Her mind was running the usual domestic thoughts: Was the laundry finished? Were the plants watered? Did she remember to dust the house this week? And did they plan to stay here to to eat? Now she was about to make this tasty dish, she had hoped that they would be.

The handle was turned on the sink to turn it off and she neared towards the fridge for the rest of the items when she heard her daughter speaking with seriousness to who she assumed would be her daughters. The refrigerator was closed carefully and she walked back to see what the matter was as it wasn't often it'd be heard.

"What's going on?" Agnetha asked. The eyes of her two older grandchildren were with a frown, sad and irritated with the lecturing they'd received.

"Do you want to say it?" Linda asked them gently.

"Mom, she already knows!"

"I know what?" Agnetha intervened again.

"Then I hope you apologized."

"Hey, Linda," her mother approached, setting her arm on her daughter to ease her. She didn't have to lecture them so hardly. She hadn't even known what the issue was.

"Obviously I apologized! Do you think it makes me happy to know? I didn't mean to say anything about them. And I talked to one person! Just one person!" she cried. "It's not because of me everyone thinks they're together." Oh. That topic again, Agnetha understood.

"Ester, that isn't the point. It's that you should really know better than to trust someone you don't know about your grandparent's privacy."

"Okay, well I get it. Is it better if I don't go next time?"

"It's not what she means," her older sister told her.

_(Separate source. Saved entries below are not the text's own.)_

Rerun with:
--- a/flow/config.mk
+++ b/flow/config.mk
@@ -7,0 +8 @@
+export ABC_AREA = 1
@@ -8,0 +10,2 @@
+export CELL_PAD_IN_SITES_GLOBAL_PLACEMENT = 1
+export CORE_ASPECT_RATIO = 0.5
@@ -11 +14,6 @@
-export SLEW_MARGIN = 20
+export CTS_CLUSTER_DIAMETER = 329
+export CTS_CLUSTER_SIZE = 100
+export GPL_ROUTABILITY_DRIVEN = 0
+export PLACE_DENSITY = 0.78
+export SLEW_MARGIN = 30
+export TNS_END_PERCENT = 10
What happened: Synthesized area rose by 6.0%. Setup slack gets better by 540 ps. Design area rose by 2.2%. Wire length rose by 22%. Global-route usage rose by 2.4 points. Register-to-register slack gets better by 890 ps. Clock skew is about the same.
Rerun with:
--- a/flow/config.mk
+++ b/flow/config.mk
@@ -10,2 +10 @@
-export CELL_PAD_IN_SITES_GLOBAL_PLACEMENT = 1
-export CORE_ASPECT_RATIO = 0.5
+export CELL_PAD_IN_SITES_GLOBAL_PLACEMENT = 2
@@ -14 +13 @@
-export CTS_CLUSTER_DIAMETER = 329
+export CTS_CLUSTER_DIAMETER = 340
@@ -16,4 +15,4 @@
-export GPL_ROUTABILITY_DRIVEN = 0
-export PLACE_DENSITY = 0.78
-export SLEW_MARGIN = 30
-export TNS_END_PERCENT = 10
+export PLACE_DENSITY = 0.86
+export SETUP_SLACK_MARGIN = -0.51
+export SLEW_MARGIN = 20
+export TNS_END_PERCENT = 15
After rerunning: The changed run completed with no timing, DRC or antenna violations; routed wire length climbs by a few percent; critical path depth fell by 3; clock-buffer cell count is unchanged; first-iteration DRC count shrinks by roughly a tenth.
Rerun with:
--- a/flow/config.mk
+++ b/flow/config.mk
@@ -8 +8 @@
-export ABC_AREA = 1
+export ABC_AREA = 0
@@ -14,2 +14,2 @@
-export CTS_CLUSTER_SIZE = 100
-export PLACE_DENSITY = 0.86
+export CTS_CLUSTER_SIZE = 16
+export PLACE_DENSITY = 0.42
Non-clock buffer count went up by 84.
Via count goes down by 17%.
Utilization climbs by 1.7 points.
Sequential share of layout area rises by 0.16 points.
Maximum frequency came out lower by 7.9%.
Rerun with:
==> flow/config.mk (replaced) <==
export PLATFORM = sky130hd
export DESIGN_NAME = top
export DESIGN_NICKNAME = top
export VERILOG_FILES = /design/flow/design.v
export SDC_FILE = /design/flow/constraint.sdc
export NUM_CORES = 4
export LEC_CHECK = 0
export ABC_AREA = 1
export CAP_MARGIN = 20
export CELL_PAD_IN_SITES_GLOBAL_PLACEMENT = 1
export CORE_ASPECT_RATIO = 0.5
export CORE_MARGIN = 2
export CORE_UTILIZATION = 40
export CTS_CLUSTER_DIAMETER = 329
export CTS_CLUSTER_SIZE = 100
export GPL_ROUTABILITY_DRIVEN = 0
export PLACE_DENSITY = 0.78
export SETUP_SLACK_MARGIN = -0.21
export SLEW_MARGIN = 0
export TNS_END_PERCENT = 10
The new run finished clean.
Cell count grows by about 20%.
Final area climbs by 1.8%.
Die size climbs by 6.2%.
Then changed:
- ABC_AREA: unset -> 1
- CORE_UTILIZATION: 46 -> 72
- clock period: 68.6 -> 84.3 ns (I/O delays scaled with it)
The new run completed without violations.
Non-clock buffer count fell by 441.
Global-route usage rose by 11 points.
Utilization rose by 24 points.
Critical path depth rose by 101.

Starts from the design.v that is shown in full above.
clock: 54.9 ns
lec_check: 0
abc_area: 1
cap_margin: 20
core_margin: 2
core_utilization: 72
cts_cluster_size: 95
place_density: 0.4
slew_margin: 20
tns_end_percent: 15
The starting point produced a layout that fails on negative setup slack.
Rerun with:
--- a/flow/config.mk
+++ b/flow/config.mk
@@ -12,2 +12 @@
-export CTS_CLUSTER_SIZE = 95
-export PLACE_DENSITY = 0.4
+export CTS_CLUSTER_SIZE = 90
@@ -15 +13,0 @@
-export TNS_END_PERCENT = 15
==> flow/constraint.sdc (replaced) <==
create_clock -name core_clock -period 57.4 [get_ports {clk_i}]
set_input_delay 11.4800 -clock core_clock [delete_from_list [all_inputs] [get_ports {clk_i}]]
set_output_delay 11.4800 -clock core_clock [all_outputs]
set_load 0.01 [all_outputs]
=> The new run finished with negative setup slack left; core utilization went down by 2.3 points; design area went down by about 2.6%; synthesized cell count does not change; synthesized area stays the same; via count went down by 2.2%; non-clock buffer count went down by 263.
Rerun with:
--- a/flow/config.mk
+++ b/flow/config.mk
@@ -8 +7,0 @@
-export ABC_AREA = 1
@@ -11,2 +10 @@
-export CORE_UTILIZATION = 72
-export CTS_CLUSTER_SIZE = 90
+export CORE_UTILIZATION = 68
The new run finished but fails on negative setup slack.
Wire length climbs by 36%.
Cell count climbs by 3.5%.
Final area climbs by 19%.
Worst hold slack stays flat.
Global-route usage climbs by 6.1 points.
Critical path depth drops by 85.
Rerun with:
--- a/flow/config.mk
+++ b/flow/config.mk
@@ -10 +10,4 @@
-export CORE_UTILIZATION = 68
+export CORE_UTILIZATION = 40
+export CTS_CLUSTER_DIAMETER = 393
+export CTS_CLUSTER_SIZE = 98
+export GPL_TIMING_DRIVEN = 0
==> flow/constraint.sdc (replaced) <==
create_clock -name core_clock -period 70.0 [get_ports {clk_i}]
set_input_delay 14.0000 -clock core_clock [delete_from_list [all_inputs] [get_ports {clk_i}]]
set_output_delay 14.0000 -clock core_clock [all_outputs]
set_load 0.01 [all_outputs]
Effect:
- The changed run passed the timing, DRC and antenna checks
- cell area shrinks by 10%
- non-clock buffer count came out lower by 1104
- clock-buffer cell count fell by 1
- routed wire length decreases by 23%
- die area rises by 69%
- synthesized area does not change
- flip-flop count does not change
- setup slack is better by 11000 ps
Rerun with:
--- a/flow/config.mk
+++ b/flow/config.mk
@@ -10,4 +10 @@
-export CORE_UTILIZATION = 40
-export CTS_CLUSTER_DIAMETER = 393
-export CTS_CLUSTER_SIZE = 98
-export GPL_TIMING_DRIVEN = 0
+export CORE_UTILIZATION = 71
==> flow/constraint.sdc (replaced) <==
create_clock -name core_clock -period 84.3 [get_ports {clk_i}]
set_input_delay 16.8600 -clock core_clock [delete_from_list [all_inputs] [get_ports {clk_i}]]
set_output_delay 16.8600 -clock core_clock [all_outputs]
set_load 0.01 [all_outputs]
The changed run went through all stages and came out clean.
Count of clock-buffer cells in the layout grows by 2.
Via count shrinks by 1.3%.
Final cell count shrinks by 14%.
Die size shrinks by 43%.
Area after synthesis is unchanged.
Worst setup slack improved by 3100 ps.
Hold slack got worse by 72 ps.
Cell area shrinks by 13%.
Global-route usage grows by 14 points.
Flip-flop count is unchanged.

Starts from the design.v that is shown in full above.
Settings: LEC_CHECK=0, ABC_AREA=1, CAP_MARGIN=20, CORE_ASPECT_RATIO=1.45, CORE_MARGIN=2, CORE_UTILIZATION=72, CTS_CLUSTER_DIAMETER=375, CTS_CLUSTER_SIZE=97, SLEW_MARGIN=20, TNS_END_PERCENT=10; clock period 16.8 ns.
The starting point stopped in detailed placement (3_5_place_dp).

"No. No, of course not," Agnetha added in. "Darling, it's not that serious. You did nothing and we already told you. It's not all up to you. It's beyond you."

"All I ask is that you be more careful next time," Linda told her daughter.

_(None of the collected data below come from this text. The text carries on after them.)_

Design bnn_layer0, start of the top module:
module bnn_layer0 (
    input  wire        clk,
    input  wire        reset_n,
    input  wire        i_run,
    output wire        o_idle,
    output wire        o_done,
    output wire [6:0]  addr_input,
    output wire        ce_input,
    input  wire [27:0] q_input,
    output wire [1:0]  addr_weight,
    output wire        ce_weight,
    input  wire [26:0] q_weight,
    output wire [6:0]  addr_output,
    output wire        we_output,
    output wire [25:0] d_output
);
Size in the first run: ~1500 flip-flops, ~80000 um^2 of cells after synthesis.
Settings: LEC_CHECK=0, ABC_AREA=1, CAP_MARGIN=35, CELL_PAD_IN_SITES_DETAIL_PLACEMENT=1, CORE_MARGIN=2, CORE_UTILIZATION=40, GPL_ROUTABILITY_DRIVEN=0, MAX_ROUTING_LAYER=met4, PLACE_DENSITY_LB_ADDON=0.12, SLEW_MARGIN=20; clock period 6.0 ns.
run.sh (not shown) runs the stock make flow with config.mk's settings and CLKGATE_MAP_FILE=.
The starting point completed without violations.
Then changed:
==> flow/config.mk (replaced) <==
export PLATFORM = sky130hd
export DESIGN_NAME = bnn_layer0
export DESIGN_NICKNAME = bnn_layer0
export VERILOG_FILES = /design/flow/design.v
export SDC_FILE = /design/flow/constraint.sdc
export NUM_CORES = 4
export LEC_CHECK = 0
export CAP_MARGIN = 20
export CORE_MARGIN = 2
export CORE_UTILIZATION = 12
export PLACE_DENSITY = 0.6
export SLEW_MARGIN = 20
==> flow/constraint.sdc (replaced) <==
create_clock -name core_clock -period 9.2 [get_ports {clk}]
set_input_delay 1.8400 -clock core_clock [delete_from_list [all_inputs] [get_ports {clk}]]
set_output_delay 1.8400 -clock core_clock [all_outputs]
set_load 0.01 [all_outputs]
Effect: The new run completed without violations; first-iteration DRC count is lower by 45%; power drops by 69%; setup slack is better by 3.0 ns; area after synthesis falls by 1.7%; register-to-register slack improved by 3.0 ns; count of clock-buffer cells in the layout goes down by 46; routed wire length falls by 29%; global-route usage is lower by 24 points; sequential cell count does not change; hold slack improves by 0.11 ns.
Then changed:
--- a/flow/config.mk
+++ b/flow/config.mk
@@ -9,4 +9,7 @@
 export CORE_MARGIN = 2
-export CORE_UTILIZATION = 12
-export PLACE_DENSITY = 0.6
-export SLEW_MARGIN = 20
+export CORE_UTILIZATION = 37
+export GPL_TIMING_DRIVEN = 1
+export MIN_ROUTING_LAYER = met1
+export PLACE_DENSITY_LB_ADDON = 0.1
+export SLEW_MARGIN = 35
+export TNS_END_PERCENT = 30
==> flow/constraint.sdc (replaced) <==
create_clock -name core_clock -period 7.16 [get_ports {clk}]
set_input_delay 1.4320 -clock core_clock [delete_from_list [all_inputs] [get_ports {clk}]]
set_output_delay 1.4320 -clock core_clock [all_outputs]
set_load 0.01 [all_outputs]
What happened: Wire length went down by 0.54%. Synthesized area is unchanged. Design area went down by 6.6%. Worst setup slack degrades by 1.8 ns. Power came out higher by 35%. Synthesized cell count stays the same. Critical path depth does not change. Maximum frequency is higher by 3.8%.
Then changed:
--- a/flow/config.mk
+++ b/flow/config.mk
@@ -9,7 +9,4 @@
 export CORE_MARGIN = 2
-export CORE_UTILIZATION = 37
-export GPL_TIMING_DRIVEN = 1
-export MIN_ROUTING_LAYER = met1
-export PLACE_DENSITY_LB_ADDON = 0.1
-export SLEW_MARGIN = 35
-export TNS_END_PERCENT = 30
+export CORE_UTILIZATION = 68
+export PLACE_DENSITY = 0.6
+export SLEW_MARGIN = 20
==> flow/constraint.sdc (replaced) <==
create_clock -name core_clock -period 9.2 [get_ports {clk}]
set_input_delay 1.8400 -clock core_clock [delete_from_list [all_inputs] [get_ports {clk}]]
set_output_delay 1.8400 -clock core_clock [all_outputs]
set_load 0.01 [all_outputs]
What happened: The new run completed without violations; hold slack is about the same; core utilization increases by 34 points; sequential power decreases by 22%; final area decreases by about 2.7%.
Then changed:
--- a/flow/config.mk
+++ b/flow/config.mk
@@ -8,5 +8,6 @@
 export CAP_MARGIN = 20
+export CORE_ASPECT_RATIO = 0.81
 export CORE_MARGIN = 2
-export CORE_UTILIZATION = 68
-export PLACE_DENSITY = 0.6
+export CORE_UTILIZATION = 40
 export SLEW_MARGIN = 20
+export TNS_END_PERCENT = 60
==> flow/constraint.sdc (replaced) <==
create_clock -name core_clock -period 3.81 [get_ports {clk}]
set_input_delay 0.7620 -clock core_clock [delete_from_list [all_inputs] [get_ports {clk}]]
set_output_delay 0.7620 -clock core_clock [all_outputs]
set_load 0.01 [all_outputs]
Result:
- Now the flow completed, yet does not pass: setup timing
- first-iteration DRC count shrinks by a few percent
- cell count is higher by about a fifth
- via count increases slightly
- maximum frequency is higher by a few percent
Power and IR drop assume default switching activity.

"She will be," Agnetha turned her head to say, and then faced Ester once again. "Why are we bringing this up again? It's fine, darling. It's nothing that we can't move past. So you said a word..."

"Even less."

"Exactly. You said less than a word and I have millions saying more than a hundred things."

"What's going on?" wondered Signe, entering the conversation, but only to the shy girl at the door.

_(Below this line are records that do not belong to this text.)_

// top
module top (
  input  logic        clk,
  input  logic        rst_n,
  input  logic [15:0] setpoint,
  input  logic [15:0] feedback,
  input  logic [15:0] Kp,
  input  logic [15:0] Ki,
  input  logic [15:0] Kd,
  input  logic [15:0] clk_prescaler,
  output logic [15:0] control_signal
);
  pid_controller u_dut (
    .clk(clk),
    .rst_n(rst_n),
    .setpoint(setpoint),
    .feedback(feedback),
    .Kp(Kp),
    .Ki(Ki),
    .Kd(Kd),
    .clk_prescaler(clk_prescaler),
    .control_signal(control_signal)
  );
endmodule
Size: ~65 flip-flops, ~110 I/O pins, about 17000 sq um of cells after synthesis.
Settings: LEC_CHECK=0, ABC_AREA=0, CAP_MARGIN=35, CELL_PAD_IN_SITES_DETAIL_PLACEMENT=0, CELL_PAD_IN_SITES_GLOBAL_PLACEMENT=2, CORE_MARGIN=8, CORE_UTILIZATION=53, CTS_CLUSTER_DIAMETER=230, CTS_CLUSTER_SIZE=52, GPL_ROUTABILITY_DRIVEN=1, GPL_TIMING_DRIVEN=0, HOLD_SLACK_MARGIN=0.11, MIN_ROUTING_LAYER=met1, PLACE_DENSITY=0.71, SETUP_SLACK_MARGIN=3.22, SLEW_MARGIN=30; clock period 16.2 ns.
run.sh (not shown) runs the stock make flow with config.mk's settings and CLKGATE_MAP_FILE=.
The baseline completed without violations.
Change:
==> flow/config.mk (replaced) <==
export PLATFORM = sky130hd
export DESIGN_NAME = top
export DESIGN_NICKNAME = top
export VERILOG_FILES = /design/flow/design.v
export SDC_FILE = /design/flow/constraint.sdc
export NUM_CORES = 4
export LEC_CHECK = 0
export CAP_MARGIN = 20
export CORE_MARGIN = 2
export CORE_UTILIZATION = 40
export SLEW_MARGIN = 20
==> flow/constraint.sdc (replaced) <==
create_clock -name core_clock -period 12.2 [get_ports {clk}]
set_input_delay 2.4400 -clock core_clock [delete_from_list [all_inputs] [get_ports {clk}]]
set_output_delay 2.4400 -clock core_clock [all_outputs]
set_load 0.01 [all_outputs]
Non-clock buffer count goes up by 17.
Count of clock-buffer cells in the layout goes down by 2.
Clock skew goes up by 0.0077 ns.
Setup slack degrades by 3.0 ns.
Global-route usage goes down by 5.7 points.
Final area is about the same.
Via count goes down slightly.
Core utilization goes down by 16 points.
Change:
--- a/flow/config.mk
+++ b/flow/config.mk
@@ -9,3 +9,5 @@
 export CORE_MARGIN = 2
-export CORE_UTILIZATION = 40
+export CORE_UTILIZATION = 72
+export PLACE_DENSITY_LB_ADDON = 0.25
+export SETUP_SLACK_MARGIN = 2.3
 export SLEW_MARGIN = 20
==> flow/constraint.sdc (replaced) <==
create_clock -name core_clock -period 12.6 [get_ports {clk}]
set_input_delay 2.5200 -clock core_clock [delete_from_list [all_inputs] [get_ports {clk}]]
set_output_delay 2.5200 -clock core_clock [all_outputs]
set_load 0.01 [all_outputs]
Outcome:
- clock-buffer cell count is higher by 2
- final cell count shrinks by 10%
- final area barely changes

* * *

top again, from the RTL that the note above started with.
==> flow/design.v (excerpt) <==
module top (
  input  logic        clk,
  input  logic        rst_n,
  input  logic [15:0] setpoint,
  input  logic [15:0] feedback,
  input  logic [15:0] Kp,
  input  logic [15:0] Ki,
  input  logic [15:0] Kd,
  input  logic [15:0] clk_prescaler,
  output logic [15:0] control_signal
);
  pid_controller u_dut (
    .clk(clk),
    .rst_n(rst_n),
    .setpoint(setpoint),
    .feedback(feedback),
    .Kp(Kp),
    .Ki(Ki),
    .Kd(Kd),
    .clk_prescaler(clk_prescaler),
    .control_signal(control_signal)
  );
endmodule
==> flow/config.mk <==
export PLATFORM = sky130hd
export DESIGN_NAME = top
export DESIGN_NICKNAME = top
export VERILOG_FILES = /design/flow/design.v
export SDC_FILE = /design/flow/constraint.sdc
export NUM_CORES = 4
export LEC_CHECK = 0
export ABC_AREA = 1
export CAP_MARGIN = 20
export CELL_PAD_IN_SITES_GLOBAL_PLACEMENT = 2
export CORE_MARGIN = 2
export CORE_UTILIZATION = 40
export CTS_CLUSTER_DIAMETER = 340
export CTS_CLUSTER_SIZE = 100
export PLACE_DENSITY = 0.86
export SETUP_SLACK_MARGIN = -0.51
export SLEW_MARGIN = 20
export TNS_END_PERCENT = 15
==> flow/constraint.sdc <==
create_clock -name core_clock -period 12.5 [get_ports {clk}]
set_input_delay 2.5000 -clock core_clock [delete_from_list [all_inputs] [get_ports {clk}]]
set_output_delay 2.5000 -clock core_clock [all_outputs]
set_load 0.01 [all_outputs]
Rerun with:
==> flow/config.mk (replaced) <==
export PLATFORM = sky130hd
export DESIGN_NAME = top
export DESIGN_NICKNAME = top
export VERILOG_FILES = /design/flow/design.v
export SDC_FILE = /design/flow/constraint.sdc
export NUM_CORES = 4
export LEC_CHECK = 0
export CAP_MARGIN = 20
export CORE_MARGIN = 2
export CORE_UTILIZATION = 40
export SLEW_MARGIN = 20
==> flow/constraint.sdc (replaced) <==
create_clock -name core_clock -period 8.22 [get_ports {clk}]
set_input_delay 1.6440 -clock core_clock [delete_from_list [all_inputs] [get_ports {clk}]]
set_output_delay 1.6440 -clock core_clock [all_outputs]
set_load 0.01 [all_outputs]
The new run produced a layout that fails on negative setup slack.
Cell count came out lower by 13%.
Global-route usage came out lower by 2.2 points.
Utilization came out higher by 5.9 points.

"Ester's in trouble, kinda. For saying something at the after party. At Voyage. A lot of people are talking about grandpa and your grandma," Edith filled in. Signe frowned listening and she remained quiet.

"I really didn't mean to," she told her grandmother. "It came out. I wouldn't say anything about you guys to anyone."

"I know. I know you wouldn't," she smiled. Her eyes then drifted to Tilda and she looked at her playfully. "So that's what you wouldn't tell me yesterday? Hm?" Tilda's laugh was encouraged by her gentle grandmother meanwhile sitting with her legs up and arms around her knees.

"How do you think I practice keeping people's secrets?" Tilda leaned into her sister softly. "Take lessons," she teased.

"Who's going to help me with dinner?" Agnetha offered, pushing up off her knees, and groaning at the feeling in her legs for crouching like that. A subject change was necessary. She looked at her daughter and urged her to let it go. There was no use.